Dazed and irritable from six months without a full night's sleep, James Elliott curses at the sound of a banging spoon. Then he remembers why he listens for it in the first place: it means his mother Ella can't breathe. Leaping to her bedside, James grabs a suctioning device and calmly pulls the mucus from his mother's tracheotomy tube, as he has every two hours since Ella, 73, was diagnosed with terminal throat cancer in April. "I don't know what I'd do without him," Ella silently mouths. The tube, which enables her to breathe, has robbed her of her voice.

Until recently, James, 36, would never have imagined himself as a nurse. He's an ex-Army paratrooper who loves motorcycles and lives by the credo "Just because you're a nice guy doesn't mean you can't kick a little ass." He had just landed what he calls his "dream job," detailing motorcycles for Harley-Davidson, when Ella learned of her cancer. He realized he was about to lose his mother, and everything changed. He quit the new job, left the Army Reserves, postponed a pending marriage and set out to provide 24-hour care at Ella's modest home in Artesia, Calif. "This is my last chance to spend time with her," he explains. "It's not easy, but I could never throw her into a nursing home. Never." Janice Calabrese, a hospice nurse who visits twice weekly, says the stress wears on James, but nonetheless, "he's done an amazing job of putting his life on hold so they can spend this time together."

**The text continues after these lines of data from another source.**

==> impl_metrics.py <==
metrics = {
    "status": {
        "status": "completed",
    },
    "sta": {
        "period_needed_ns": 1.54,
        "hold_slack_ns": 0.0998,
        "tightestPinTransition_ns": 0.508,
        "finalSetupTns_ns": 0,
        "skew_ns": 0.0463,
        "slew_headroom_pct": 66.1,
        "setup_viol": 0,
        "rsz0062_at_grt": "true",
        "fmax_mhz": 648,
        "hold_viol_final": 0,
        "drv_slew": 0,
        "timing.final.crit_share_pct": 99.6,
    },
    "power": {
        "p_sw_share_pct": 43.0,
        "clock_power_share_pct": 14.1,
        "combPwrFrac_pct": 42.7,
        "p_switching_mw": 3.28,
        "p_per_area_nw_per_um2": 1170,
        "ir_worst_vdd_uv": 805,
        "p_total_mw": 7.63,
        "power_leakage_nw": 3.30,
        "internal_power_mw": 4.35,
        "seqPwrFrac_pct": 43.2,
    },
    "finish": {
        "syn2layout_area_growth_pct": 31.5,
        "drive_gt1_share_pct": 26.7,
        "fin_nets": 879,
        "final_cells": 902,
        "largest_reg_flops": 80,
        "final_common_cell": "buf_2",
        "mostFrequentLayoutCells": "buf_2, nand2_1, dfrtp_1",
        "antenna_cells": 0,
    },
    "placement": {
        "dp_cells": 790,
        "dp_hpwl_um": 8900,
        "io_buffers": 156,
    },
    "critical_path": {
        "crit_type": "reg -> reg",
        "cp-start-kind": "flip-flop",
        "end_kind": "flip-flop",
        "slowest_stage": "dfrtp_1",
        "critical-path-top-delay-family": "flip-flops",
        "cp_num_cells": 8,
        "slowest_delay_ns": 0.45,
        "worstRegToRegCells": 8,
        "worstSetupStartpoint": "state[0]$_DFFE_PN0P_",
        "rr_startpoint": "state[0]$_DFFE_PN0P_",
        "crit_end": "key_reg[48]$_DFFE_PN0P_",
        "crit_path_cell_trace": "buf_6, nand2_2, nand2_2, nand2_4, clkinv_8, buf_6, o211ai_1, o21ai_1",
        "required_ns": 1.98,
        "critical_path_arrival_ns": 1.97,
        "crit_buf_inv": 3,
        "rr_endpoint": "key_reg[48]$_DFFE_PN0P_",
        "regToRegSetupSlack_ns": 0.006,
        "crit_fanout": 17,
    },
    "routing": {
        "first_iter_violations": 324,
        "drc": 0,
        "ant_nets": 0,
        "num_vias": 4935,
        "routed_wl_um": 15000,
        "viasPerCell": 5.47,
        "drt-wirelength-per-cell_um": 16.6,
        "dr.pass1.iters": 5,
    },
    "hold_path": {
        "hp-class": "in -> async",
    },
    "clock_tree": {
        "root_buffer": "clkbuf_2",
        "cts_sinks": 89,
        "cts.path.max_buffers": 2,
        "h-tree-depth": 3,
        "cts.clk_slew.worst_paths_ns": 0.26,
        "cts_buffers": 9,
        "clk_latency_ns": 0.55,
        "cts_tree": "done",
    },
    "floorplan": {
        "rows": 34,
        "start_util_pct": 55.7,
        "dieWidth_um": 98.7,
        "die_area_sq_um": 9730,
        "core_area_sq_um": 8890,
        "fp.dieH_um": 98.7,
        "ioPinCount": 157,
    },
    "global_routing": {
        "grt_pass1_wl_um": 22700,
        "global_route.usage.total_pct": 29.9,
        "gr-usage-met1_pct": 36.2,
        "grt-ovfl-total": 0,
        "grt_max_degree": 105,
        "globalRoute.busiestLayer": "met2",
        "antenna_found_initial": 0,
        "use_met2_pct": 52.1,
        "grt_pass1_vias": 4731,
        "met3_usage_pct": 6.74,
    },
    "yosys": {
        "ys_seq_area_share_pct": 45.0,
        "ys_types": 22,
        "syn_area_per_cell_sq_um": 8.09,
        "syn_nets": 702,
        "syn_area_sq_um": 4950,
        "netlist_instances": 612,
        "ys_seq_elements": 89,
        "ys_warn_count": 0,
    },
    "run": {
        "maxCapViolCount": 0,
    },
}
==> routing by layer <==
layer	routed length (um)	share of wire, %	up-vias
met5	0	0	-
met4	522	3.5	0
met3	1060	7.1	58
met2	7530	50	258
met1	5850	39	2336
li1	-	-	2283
**config.mk**
```make
export PLATFORM = sky130hd
export DESIGN_NAME = suma_multinibble
export DESIGN_NICKNAME = d
export VERILOG_FILES = /design/src/rtl/suma_multinibble_pkg.sv /design/src/rtl/S4bits_instanciado.sv /design/src/rtl/suma_multinibble.sv
export SDC_FILE = /design/constraint.sdc
export NUM_CORES = 1
export LEC_CHECK = 0
export CAP_MARGIN = 10
export CORE_MARGIN = 2
export CORE_UTILIZATION = 53
export DETAILED_ROUTE_END_ITERATION = 10
export GPL_TIMING_DRIVEN = 0
export PLACE_DENSITY = 0.85
export SLEW_MARGIN = 0
export SYNTH_ARGS = -nofsm -noshare
export SYNTH_HDL_FRONTEND = slang
export SYNTH_HIERARCHICAL = 1
export SYNTH_SLANG_ARGS = --single-unit
export TNS_END_PERCENT = 30
```
**constraint.sdc**
```tcl
create_clock -name clk -period 4.4 [get_ports clk]
set_clock_uncertainty 0.2 [all_clocks]
set_input_delay 0.66 -clock clk [delete_from_list [all_inputs] [get_ports clk]]
set_output_delay 0.66 -clock clk [all_outputs]
set_load 0.005 [all_outputs]
```
==> config.mk <==
export PLATFORM = sky130hd
export DESIGN_NAME = binary_to_7seg_display
export DESIGN_NICKNAME = d
export VERILOG_FILES = /design/src/rtl/seven_seg_pkg.sv /design/src/rtl/hex_to_seg_decode.sv /design/src/rtl/binary_to_7seg_display.sv
export SDC_FILE = /design/constraint.sdc
export NUM_CORES = 1
export LEC_CHECK = 0
export ABC_CLOCK_PERIOD_IN_PS = 1400
export CORE_AREA = 2 2 39 41
export CTS_BUF_LIST = sky130_fd_sc_hd__clkbuf_8
export DETAILED_ROUTE_END_ITERATION = 10
export DIE_AREA = 0 0 41 43
export PLACE_DENSITY = 0.82
export SETUP_SLACK_MARGIN = 0.4
export SLEW_MARGIN = 5
export SYNTH_ARGS = -nofsm -noshare
export SYNTH_HDL_FRONTEND = slang
export SYNTH_SLANG_ARGS = --single-unit
==> constraint.sdc <==
create_clock -name i_CLK -period 1.4 [get_ports i_CLK]
set_input_delay 0.35 -clock i_CLK [delete_from_list [all_inputs] [get_ports i_CLK]]
set_output_delay 0.35 -clock i_CLK [all_outputs]
set_load 0.01 [all_outputs]
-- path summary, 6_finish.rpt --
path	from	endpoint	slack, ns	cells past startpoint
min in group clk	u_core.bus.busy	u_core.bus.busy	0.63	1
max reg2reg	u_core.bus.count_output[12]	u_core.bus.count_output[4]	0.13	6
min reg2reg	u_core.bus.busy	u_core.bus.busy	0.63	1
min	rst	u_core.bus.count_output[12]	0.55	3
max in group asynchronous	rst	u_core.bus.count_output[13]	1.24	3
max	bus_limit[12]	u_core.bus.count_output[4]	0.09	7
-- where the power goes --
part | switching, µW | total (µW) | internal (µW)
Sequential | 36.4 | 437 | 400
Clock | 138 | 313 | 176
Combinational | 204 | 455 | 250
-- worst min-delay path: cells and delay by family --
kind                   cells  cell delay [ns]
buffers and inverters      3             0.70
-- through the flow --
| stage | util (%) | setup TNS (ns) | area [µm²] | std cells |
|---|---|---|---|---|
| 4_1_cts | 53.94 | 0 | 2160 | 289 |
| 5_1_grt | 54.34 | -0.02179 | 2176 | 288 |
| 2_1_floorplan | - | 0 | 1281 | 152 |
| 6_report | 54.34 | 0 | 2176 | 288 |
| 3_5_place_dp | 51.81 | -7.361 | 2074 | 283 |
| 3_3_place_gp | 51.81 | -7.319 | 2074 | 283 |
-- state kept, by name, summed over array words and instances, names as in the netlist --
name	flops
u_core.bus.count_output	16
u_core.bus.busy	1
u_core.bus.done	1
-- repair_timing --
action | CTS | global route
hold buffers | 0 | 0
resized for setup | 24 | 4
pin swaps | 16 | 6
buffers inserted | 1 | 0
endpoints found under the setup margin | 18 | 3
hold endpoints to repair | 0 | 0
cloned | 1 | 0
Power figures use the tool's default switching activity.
## src/rtl/pipe_pkg.sv

```systemverilog
// rtl/pipe_pkg.sv - shared constants, FSM state type and hazard helper for the pipeline controller
//
// Purpose: definitions used by pipe_hazard_ctrl, md_busy_counter and the bench.
//   TUSE_NONE           - Tuse value meaning "operand not read"
//   EXC_*               - CP0 ExcCode values seen in M_ExcCode
//   EXC_VECTOR_DEFAULT  - PC loaded on exception/interrupt
//   hz_state_e          - controller state {RUN, SHADOW}
//   src_hazard()        - RAW check of one D operand against the E and M producers
package pipe_pkg;

  localparam logic [1:0]  TUSE_NONE          = 2'd3;

  localparam logic [4:0]  EXC_INT            = 5'd0;
  localparam logic [4:0]  EXC_ADEL           = 5'd4;
  localparam logic [4:0]  EXC_ADES           = 5'd5;
  localparam logic [4:0]  EXC_RI             = 5'd10;
  localparam logic [4:0]  EXC_OV             = 5'd12;

  localparam logic [31:0] EXC_VECTOR_DEFAULT = 32'h0000_4180;

  typedef enum logic {
    RUN    = 1'b0,
    SHADOW = 1'b1
  } hz_state_e;

  // $0 never hazards. TUSE_NONE (3) can never be below a 2-bit Tnew, so the
  // explicit test only documents that an unused operand is skipped.
  function automatic logic src_hazard(
    input logic [4:0] addr,
    input logic [1:0] tuse,
    input logic [4:0] e_wa,
    input logic [1:0] e_tnew,
    input logic [4:0] m_wa,
    input logic [1:0] m_tnew
  );
    return (addr != 5'd0) && (tuse != TUSE_NONE) &&
           (((addr == e_wa) && (tuse < e_tnew)) ||
            ((addr == m_wa) && (tuse < m_tnew)));
  endfunction

endpackage

```

## src/rtl/md_busy_counter.sv

```systemverilog
// rtl/md_busy_counter.sv - busy counter sequencing the multi-cycle mult/div unit
//
// Purpose: loads the operation latency on a start, then counts down to zero.
// Ports:
//   clk, reset  - clock, asynchronous active-high reset
//   start       - gated start of a mult/div in E (load has priority over decrement)
//   is_div      - 1 = div/divu latency, 0 = mult/multu latency
//   busy        - counter nonzero
module md_busy_counter #(
  parameter int MULT_CYCLES = 5,
  parameter int DIV_CYCLES  = 10
) (
  input  logic clk,
  input  logic reset,
  input  logic start,
  input  logic is_div,
  output logic busy
);

  if (MULT_CYCLES > 15 || MULT_CYCLES < 0) begin : g_bad_mult
    $error("md_busy_counter: MULT_CYCLES must fit in 4 bits");
  end
  if (DIV_CYCLES > 15 || DIV_CYCLES < 0) begin : g_bad_div
    $error("md_busy_counter: DIV_CYCLES must fit in 4 bits");
  end

  localparam logic [3:0] MULT_LOAD = MULT_CYCLES[3:0];
  localparam logic [3:0] DIV_LOAD  = DIV_CYCLES[3:0];

  logic [3:0] md_cnt;

  // Flushes never touch this counter: an issued MD operation always completes.
  always_ff @(posedge clk or posedge reset) begin
    if (reset) begin
      md_cnt <= 4'd0;
    end else if (start) begin
      md_cnt <= is_div ? DIV_LOAD : MULT_LOAD;
    end else if (md_cnt != 4'd0) begin
      md_cnt <= md_cnt - 4'd1;
    end
  end

  assign busy = (md_cnt != 4'd0);

endmodule

```

## src/rtl/pipe_hazard_ctrl.sv

```systemverilog
// rtl/pipe_hazard_ctrl.sv - stall/bubble/flush controller for the 5-stage MIPS pipeline
//
// Purpose: each cycle decides F/D stall, D/E bubble and full flush on exception
// or ERET, redirects the PC, and sequences the mult/div busy counter.
// Optional feature macro: PIPE_HAZARD_CTRL_STATS_EN adds StallCnt/ExcCnt.
// Ports:
//   clk, reset                 - clock, asynchronous active-high reset
//   D_A1/D_A2, D_TuseRs/Rt     - D-stage operand addresses and need-times
//   D_UsesMD                   - D instruction touches HI/LO or the MD unit
//   E_/M_WriteAddr, E_/M_Tnew  - producer destinations and result-ready times
//   E_MDStart, E_MDIsDiv       - MD start in E and its kind
//   M_ExcCode, IntReq, M_Eret  - exception, interrupt and eret in M
//   EPCIn                      - EPC from CP0 (eret target)
//   StallFD, FlushDE, FlushAll - pipeline register controls
//   PCLoad, PCTarget           - PC redirect
//   EPCWe                      - CP0 captures EPC/Cause
//   MDBusy, MDStartGated       - MD counter busy, start not killed by flush
//   StallCnt, ExcCnt           - (stats build) stall cycles and exceptions taken
module pipe_hazard_ctrl
  import pipe_pkg::*;
#(
  parameter int          MULT_CYCLES = 5,
  parameter int          DIV_CYCLES  = 10,
  parameter logic [31:0] EXC_VECTOR  = EXC_VECTOR_DEFAULT
) (
  input  logic        clk,
  input  logic        reset,
  input  logic [4:0]  D_A1,
  input  logic [4:0]  D_A2,
  input  logic [1:0]  D_TuseRs,
  input  logic [1:0]  D_TuseRt,
  input  logic        D_UsesMD,
  input  logic [4:0]  E_WriteAddr,
  input  logic [4:0]  M_WriteAddr,
  input  logic [1:0]  E_Tnew,
  input  logic [1:0]  M_Tnew,
  input  logic        E_MDStart,
  input  logic        E_MDIsDiv,
  input  logic [4:0]  M_ExcCode,
  input  logic        IntReq,
  input  logic        M_Eret,
  input  logic [31:0] EPCIn,
  output logic        StallFD,
  output logic        FlushDE,
  output logic        FlushAll,
  output logic        PCLoad,
  output logic [31:0] PCTarget,
  output logic        EPCWe,
  output logic        MDBusy,
  output logic        MDStartGated
`ifdef PIPE_HAZARD_CTRL_STATS_EN
  ,
  output logic [31:0] StallCnt,
  output logic [31:0] ExcCnt
`endif
);

  hz_state_e state, state_nxt;
  logic      dstall, mstall, md_busy;

  assign dstall = src_hazard(D_A1, D_TuseRs, E_WriteAddr, E_Tnew, M_WriteAddr, M_Tnew) ||
                  src_hazard(D_A2, D_TuseRt, E_WriteAddr, E_Tnew, M_WriteAddr, M_Tnew);

  // A start in E makes the counter busy next cycle, so D must already wait now.
  assign mstall = D_UsesMD && (md_busy || E_MDStart);

  always_ff @(posedge clk or posedge reset) begin
    if (reset) state <= RUN;
    else       state <= state_nxt;
  end

  always_comb begin
    state_nxt = RUN;
    StallFD   = 1'b0;
    FlushDE   = 1'b0;
    FlushAll  = 1'b0;
    PCLoad    = 1'b0;
    PCTarget  = 32'd0;
    EPCWe     = 1'b0;
    if (!reset) begin
      case (state)
        RUN: begin
          if ((M_ExcCode != 5'd0) || IntReq) begin
            FlushAll  = 1'b1;
            PCLoad    = 1'b1;
            PCTarget  = EXC_VECTOR;
            EPCWe     = 1'b1;
            state_nxt = SHADOW;
          end else if (M_Eret) begin
            FlushAll = 1'b1;
            PCLoad   = 1'b1;
            PCTarget = EPCIn;
          end else if (dstall || mstall) begin
            StallFD = 1'b1;
            FlushDE = 1'b1;
          end
        end
        default: begin
          // One cycle after a redirect M holds a bubble; its exception/eret
          // fields are stale and must not retrigger.
          if (dstall || mstall) begin
            StallFD = 1'b1;
            FlushDE = 1'b1;
          end
        end
      endcase
    end
  end

  assign MDStartGated = E_MDStart && !FlushAll && !reset;
  assign MDBusy       = md_busy && !reset;

  md_busy_counter #(
    .MULT_CYCLES(MULT_CYCLES),
    .DIV_CYCLES (DIV_CYCLES)
  ) u_md_busy (
    .clk   (clk),
    .reset (reset),
    .start (MDStartGated),
    .is_div(E_MDIsDiv),
    .busy  (md_busy)
  );

`ifdef PIPE_HAZARD_CTRL_STATS_EN
  // EPCWe is asserted exactly on the cycles an exception is taken.
  always_ff @(posedge clk or posedge reset) begin
    if (reset) begin
      StallCnt <= 32'd0;
      ExcCnt   <= 32'd0;
    end else begin
      if (StallFD) StallCnt <= StallCnt + 32'd1;
      if (EPCWe)   ExcCnt   <= ExcCnt + 32'd1;
    end
  end
`endif

endmodule

```
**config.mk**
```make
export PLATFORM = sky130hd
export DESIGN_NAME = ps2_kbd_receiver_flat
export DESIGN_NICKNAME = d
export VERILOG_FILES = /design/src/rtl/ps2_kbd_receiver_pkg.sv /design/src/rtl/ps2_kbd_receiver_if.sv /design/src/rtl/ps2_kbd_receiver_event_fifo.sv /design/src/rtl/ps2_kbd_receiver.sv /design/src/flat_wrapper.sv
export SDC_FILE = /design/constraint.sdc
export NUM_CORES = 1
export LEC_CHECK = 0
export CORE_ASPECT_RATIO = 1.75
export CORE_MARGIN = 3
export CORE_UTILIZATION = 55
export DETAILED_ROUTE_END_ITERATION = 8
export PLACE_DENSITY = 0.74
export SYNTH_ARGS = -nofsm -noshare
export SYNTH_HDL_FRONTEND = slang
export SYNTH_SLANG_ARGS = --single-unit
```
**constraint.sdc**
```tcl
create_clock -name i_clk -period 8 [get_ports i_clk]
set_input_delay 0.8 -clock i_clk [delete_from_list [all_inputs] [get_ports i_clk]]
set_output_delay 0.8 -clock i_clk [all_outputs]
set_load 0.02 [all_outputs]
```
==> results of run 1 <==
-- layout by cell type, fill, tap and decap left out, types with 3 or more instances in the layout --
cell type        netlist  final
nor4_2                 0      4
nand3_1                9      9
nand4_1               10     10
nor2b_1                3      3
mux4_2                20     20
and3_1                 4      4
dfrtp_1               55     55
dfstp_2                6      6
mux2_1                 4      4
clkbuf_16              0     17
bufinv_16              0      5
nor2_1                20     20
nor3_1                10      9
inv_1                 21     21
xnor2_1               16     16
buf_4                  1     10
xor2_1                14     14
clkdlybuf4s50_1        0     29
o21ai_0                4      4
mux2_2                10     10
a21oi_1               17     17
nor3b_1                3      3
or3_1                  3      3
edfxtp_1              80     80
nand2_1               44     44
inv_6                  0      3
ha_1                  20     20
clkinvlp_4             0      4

Ella's other sons, John and Robert, visit periodically, but James shoulders the caretaking. Until she got sick, Ella was a no-nonsense home-maker who was no stranger to the back of a motorcycle and gave the finger to anyone who dared laugh at "the old woman on the bike." She remains strong spirited despite losing 70 lbs. since December. Last month she had James, who plays guitar, take her to a nearby party for a jam session that lasted until 3 a.m. It was the first time either of them had left the house in months. James is openly worried about how deeply Ella's eventual death will affect him. "As hard as it is to go through all this," James says, "I'd never trade this time together for anything." --By Dan Cray

THE HIGH COST OF DYING

For Barbara Lane, 53, and suffering from amyotrophic lateral sclerosis, Haven House, a 20-bed residential hospice in North Atlanta, is living up to its name. ALS invariably kills, but the timing is hard to predict, which runs afoul of the hospice requirement that a patient certifiably have no more than six months to live. Coverage can be extended only if deterioration is continuous or if death is predictable within subsequent six-month periods. Doctors determined that they could not certify Lane, after she had spent a year in her original hospice, a third time, but Haven House executive director Metta Johnson was willing to make that call. "This is one of many areas where the laws need to change," says Johnson. "ALS patients get worse, but it can be slow and unpredictable."

More than 90% paralyzed and unable to speak by the time she came to Haven House, Lane controls her world by computer. The ALS Association of Georgia, with help from Lane's church, installed $2,000 worth of software in her omnipresent laptop. She can move her left shoulder enough to make her elbow control a mouse, allowing her to scroll through the alphabet--and communicate. Taped up on two walls of her room are one-page instructions to the staff that detail just how she is to be positioned at the computer and given drinks, including the angle of the straw in her mouth.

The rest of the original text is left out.